On his seventeenth birthday (1854), Dwight Moody went
to Boston to seek employment.
He became a
clerk in Holton’s Shoe Store, his uncle’s enterprise.
One of the work
requirements was attendance at the Mount Vernon Congregational Church, Pastored
by Edward Kirk. Church seemed boring, but a faithful Sunday school teacher
encouraged him along. One Saturday, April 21, 1855, the teacher, Edward
Kimball, walked into the store and found Moody wrapping shoes. He said, “I want
to tell you how much Christ loves you.” Moody knelt down and was converted.

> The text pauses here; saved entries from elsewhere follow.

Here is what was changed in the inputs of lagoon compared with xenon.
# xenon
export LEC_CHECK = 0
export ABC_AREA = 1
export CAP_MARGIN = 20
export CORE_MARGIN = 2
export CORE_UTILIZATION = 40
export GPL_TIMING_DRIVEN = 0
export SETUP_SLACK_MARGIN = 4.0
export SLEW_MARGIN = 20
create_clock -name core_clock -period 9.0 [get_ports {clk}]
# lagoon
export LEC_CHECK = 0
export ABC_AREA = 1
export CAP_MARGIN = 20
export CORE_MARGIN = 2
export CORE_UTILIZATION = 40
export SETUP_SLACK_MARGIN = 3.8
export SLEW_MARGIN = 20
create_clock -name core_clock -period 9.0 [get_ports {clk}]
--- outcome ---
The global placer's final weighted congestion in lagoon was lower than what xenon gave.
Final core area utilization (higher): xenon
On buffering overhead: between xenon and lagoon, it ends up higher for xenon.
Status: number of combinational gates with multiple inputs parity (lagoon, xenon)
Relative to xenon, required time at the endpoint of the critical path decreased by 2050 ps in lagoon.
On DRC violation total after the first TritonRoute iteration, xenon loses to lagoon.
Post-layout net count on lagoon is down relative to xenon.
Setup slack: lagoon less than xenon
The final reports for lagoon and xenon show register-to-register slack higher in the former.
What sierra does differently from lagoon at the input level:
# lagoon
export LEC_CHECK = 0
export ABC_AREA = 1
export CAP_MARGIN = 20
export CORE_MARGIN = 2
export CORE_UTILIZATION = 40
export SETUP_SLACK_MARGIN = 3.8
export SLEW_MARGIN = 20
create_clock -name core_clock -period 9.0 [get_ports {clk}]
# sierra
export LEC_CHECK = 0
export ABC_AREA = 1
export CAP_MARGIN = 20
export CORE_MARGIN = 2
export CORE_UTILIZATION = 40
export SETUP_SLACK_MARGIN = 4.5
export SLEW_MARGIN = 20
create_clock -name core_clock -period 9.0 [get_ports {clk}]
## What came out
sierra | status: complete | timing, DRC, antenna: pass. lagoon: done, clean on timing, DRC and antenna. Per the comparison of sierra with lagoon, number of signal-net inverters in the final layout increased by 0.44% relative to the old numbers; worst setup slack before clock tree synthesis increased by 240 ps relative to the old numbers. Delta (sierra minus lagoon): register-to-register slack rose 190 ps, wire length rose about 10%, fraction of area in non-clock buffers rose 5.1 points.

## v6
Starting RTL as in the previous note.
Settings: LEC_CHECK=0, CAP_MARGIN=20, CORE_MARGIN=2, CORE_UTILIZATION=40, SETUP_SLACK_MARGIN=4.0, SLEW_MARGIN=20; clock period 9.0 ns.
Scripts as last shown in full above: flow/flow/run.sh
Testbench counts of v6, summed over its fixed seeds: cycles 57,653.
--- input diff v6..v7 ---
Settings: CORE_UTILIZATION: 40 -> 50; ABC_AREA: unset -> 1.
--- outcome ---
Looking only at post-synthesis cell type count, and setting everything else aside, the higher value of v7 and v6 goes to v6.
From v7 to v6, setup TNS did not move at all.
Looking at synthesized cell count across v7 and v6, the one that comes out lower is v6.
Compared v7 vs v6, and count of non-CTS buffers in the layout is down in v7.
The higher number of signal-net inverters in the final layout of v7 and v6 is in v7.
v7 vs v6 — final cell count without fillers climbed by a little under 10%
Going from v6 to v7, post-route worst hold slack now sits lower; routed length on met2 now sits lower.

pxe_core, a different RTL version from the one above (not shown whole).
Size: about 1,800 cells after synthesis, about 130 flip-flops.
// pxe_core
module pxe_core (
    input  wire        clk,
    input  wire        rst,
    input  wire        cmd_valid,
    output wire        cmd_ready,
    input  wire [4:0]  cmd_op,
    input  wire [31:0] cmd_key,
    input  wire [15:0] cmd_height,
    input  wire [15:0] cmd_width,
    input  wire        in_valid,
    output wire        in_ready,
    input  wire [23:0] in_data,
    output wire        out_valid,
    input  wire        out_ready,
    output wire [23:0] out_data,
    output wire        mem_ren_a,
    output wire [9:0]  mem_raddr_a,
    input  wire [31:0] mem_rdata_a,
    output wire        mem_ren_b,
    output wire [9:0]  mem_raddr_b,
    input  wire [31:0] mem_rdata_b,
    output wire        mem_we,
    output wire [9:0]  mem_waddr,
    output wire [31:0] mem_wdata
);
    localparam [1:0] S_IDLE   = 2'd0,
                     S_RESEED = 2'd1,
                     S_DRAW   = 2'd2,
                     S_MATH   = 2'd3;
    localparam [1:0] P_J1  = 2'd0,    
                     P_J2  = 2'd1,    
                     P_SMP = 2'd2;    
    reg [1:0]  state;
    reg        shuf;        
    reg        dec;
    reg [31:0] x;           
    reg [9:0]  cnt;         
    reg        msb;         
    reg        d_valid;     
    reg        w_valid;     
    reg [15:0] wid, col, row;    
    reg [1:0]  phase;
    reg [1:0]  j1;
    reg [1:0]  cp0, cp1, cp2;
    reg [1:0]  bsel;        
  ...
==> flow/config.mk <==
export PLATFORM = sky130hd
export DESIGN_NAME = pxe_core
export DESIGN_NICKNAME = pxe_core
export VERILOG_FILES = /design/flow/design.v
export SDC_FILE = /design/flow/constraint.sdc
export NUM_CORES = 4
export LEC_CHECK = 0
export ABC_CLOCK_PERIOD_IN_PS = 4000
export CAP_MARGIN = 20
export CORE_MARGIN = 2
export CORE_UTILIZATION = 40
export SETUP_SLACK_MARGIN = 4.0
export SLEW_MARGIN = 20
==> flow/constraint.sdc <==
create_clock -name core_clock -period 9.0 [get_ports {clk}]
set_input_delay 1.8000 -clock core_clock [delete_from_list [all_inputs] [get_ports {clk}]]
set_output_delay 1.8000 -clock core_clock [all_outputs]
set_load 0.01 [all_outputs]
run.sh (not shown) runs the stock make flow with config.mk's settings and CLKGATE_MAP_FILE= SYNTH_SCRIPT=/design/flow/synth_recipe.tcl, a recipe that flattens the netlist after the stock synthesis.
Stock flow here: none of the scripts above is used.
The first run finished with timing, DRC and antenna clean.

Later he told how he felt, “I was in a new world.
The birds sang
sweeter, the sun shone brighter. I’d never known such peace.” Not sure of his
spiritual perception, however, his first application for church membership, in
May 1855, was rejected. He was not received as a church member until May 4,
1856.
After the Civil
War started, he became involved with the United States Christian Commission of
the YMCA, and paid nine visits to the battlefront, being present among the
Union soldiers after the Battle of Shiloh (a.k.a. Pittsburg Landing) and the
Battle of Stones River; he also entered Richmond, Virginia, with the troops of
General Grant.
D. L. Moody
married Emma C. Revell, on August 28, 1862, with whom he had a daughter, Emma
Reynolds Moody, and two sons, William Revell Moody and Paul Dwight Moody.

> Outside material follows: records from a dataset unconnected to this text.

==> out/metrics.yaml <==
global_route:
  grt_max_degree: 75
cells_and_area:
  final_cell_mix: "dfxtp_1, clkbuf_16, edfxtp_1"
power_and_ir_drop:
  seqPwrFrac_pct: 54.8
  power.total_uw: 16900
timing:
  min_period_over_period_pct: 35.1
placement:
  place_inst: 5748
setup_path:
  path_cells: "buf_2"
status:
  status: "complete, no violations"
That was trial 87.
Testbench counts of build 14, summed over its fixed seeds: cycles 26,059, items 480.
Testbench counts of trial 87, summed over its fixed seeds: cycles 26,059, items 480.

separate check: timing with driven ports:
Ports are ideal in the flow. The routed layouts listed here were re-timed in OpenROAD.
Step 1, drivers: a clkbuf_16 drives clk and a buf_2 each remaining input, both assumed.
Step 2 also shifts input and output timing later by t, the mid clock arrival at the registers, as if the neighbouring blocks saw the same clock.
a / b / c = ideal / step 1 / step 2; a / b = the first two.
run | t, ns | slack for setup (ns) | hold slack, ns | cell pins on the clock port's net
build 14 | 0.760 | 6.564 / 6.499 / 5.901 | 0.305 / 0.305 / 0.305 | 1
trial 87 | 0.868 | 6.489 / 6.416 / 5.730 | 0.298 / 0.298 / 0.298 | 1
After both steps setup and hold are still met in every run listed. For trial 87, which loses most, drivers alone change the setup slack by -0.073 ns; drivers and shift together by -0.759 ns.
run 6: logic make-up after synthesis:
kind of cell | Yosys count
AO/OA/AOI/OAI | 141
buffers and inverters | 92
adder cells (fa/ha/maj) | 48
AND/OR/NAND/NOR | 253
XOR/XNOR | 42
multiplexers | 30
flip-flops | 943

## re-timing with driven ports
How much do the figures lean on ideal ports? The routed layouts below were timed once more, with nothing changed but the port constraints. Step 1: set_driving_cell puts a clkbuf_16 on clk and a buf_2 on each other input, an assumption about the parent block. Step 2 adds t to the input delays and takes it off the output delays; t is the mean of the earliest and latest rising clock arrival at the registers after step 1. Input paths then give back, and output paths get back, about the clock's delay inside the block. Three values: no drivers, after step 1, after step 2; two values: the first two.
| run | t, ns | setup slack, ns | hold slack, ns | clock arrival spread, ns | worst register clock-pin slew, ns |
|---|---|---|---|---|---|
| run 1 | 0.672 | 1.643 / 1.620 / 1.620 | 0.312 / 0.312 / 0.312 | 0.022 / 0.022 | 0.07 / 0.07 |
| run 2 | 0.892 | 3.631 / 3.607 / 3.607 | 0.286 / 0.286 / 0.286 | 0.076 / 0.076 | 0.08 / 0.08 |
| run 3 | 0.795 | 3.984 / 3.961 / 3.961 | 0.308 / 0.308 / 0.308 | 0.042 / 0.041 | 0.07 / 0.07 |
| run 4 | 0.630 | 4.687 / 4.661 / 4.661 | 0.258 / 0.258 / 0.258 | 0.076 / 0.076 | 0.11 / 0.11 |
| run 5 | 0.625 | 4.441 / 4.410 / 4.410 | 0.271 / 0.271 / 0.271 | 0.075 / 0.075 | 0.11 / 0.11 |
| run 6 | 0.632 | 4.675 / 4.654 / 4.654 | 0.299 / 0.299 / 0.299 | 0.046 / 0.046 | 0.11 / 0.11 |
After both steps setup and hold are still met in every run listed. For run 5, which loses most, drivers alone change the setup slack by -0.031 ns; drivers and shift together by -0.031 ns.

In 1867, primarily due to his wife’s asthma, the couple went to
England. He also wanted to meet Spurgeon and Mueller. On this trip, while they
sat in a public park in Dublin, Evangelist Henry Varley remarked, “The world
has yet to see what God will do with, and for, and through, and in, and by, the
man who is fully consecrated to Him.”
John Knox
allegedly originated this saying that was now to burn in Moody’s soul (some
historians put this Varley conversation in an 1872 trip). Moody met Henry
Moorhouse also in Dublin, who said to him, “Someday I am coming to America, and
when I do, I would like to preach in your church.” Moody agreed to give him the
pulpit when he came.
visit Dunamisblog.com for more of this post.
Three incidents
prepared Moody for his world-famous evangelistic crusades. First, in February,
1868, Moorhouse came as promised to Moody’s pulpit in Chicago. For seven nights
he preached from the text, John 3:16, counseling Moody privately, “Teach what
the Bible says, not your own words, and shows people how much God loves them.”
Moody’s preaching was much more effective after that.
During a trip to
United Kingdom in the spring of 1872, he became well known as an evangelist.
Literary works
published by the Moody Bible Institute have claimed that he was the greatest
evangelist of the 19th century; He preached almost a hundred times and came
into communion with the Plymouth Brethren. On several occasions he filled
stadia of a capacity of 2,000 to 4,000. In the Botanic Gardens Palace a meeting
had an audience between 15,000 and 30,000.
That turnout
continued throughout 1874 and 1875, with crowds of thousands at all of his
meetings. During his visit to Scotland he was helped and encouraged by Andrew
A. Bonar.
The famous
London Baptist preacher, Charles Spurgeon, invited him to speak, and he
promoted him as well.
When he returned
to the US, crowds of 12,000 to 20,000 were as common as they had been in
England. President Grant and some of his cabinet officials attended a meeting
on January 19, 1876. His evangelistic meetings took place from Boston to New
York, throughout New England, and as far as San Francisco, along with other
West Coast towns from Vancouver to San Diego.
His influence
was felt among Swedes despite that he was of English heritage, that he never
visited Sweden or any other Scandinavian country, and that he never spoke a
word of Swedish. Nonetheless he became a hero revivalist among Swedish Mission
Friends in Sweden and America.
News of Moody’s
large revival campaigns in Great Britain from 1873 through 1875 traveled
quickly to Sweden, making “Mr. Moody” a household name in homes of many Mission
Friends. Moody’s sermons published in Sweden were distributed in books,
newspapers, and colporteur tracts and they led to the spread of Sweden’s “Moody
fever” from 1875 through 1880.
He preached his
last sermon on November 16, 1899, in Kansas City, Missouri. Becoming ill, he
returned home by train to Northfield.
During the
preceding several months, friends had observed he had added some 30 pounds (14
kg) to his already ample frame. Although his illness was never diagnosed, it
has been speculated that he suffered from congestive heart failure. He died on
December 22, 1899, surrounded by his family.
Already installed
as the leader of his Chicago Bible Institute, R. A. Torrey succeeded Moody as
its president.
Ten years after
Moody’s death the Chicago Avenue Church was renamed the Moody Church in his
honor, and the Chicago Bible Institute was likewise renamed the Moody Bible
Institute.
God bless you.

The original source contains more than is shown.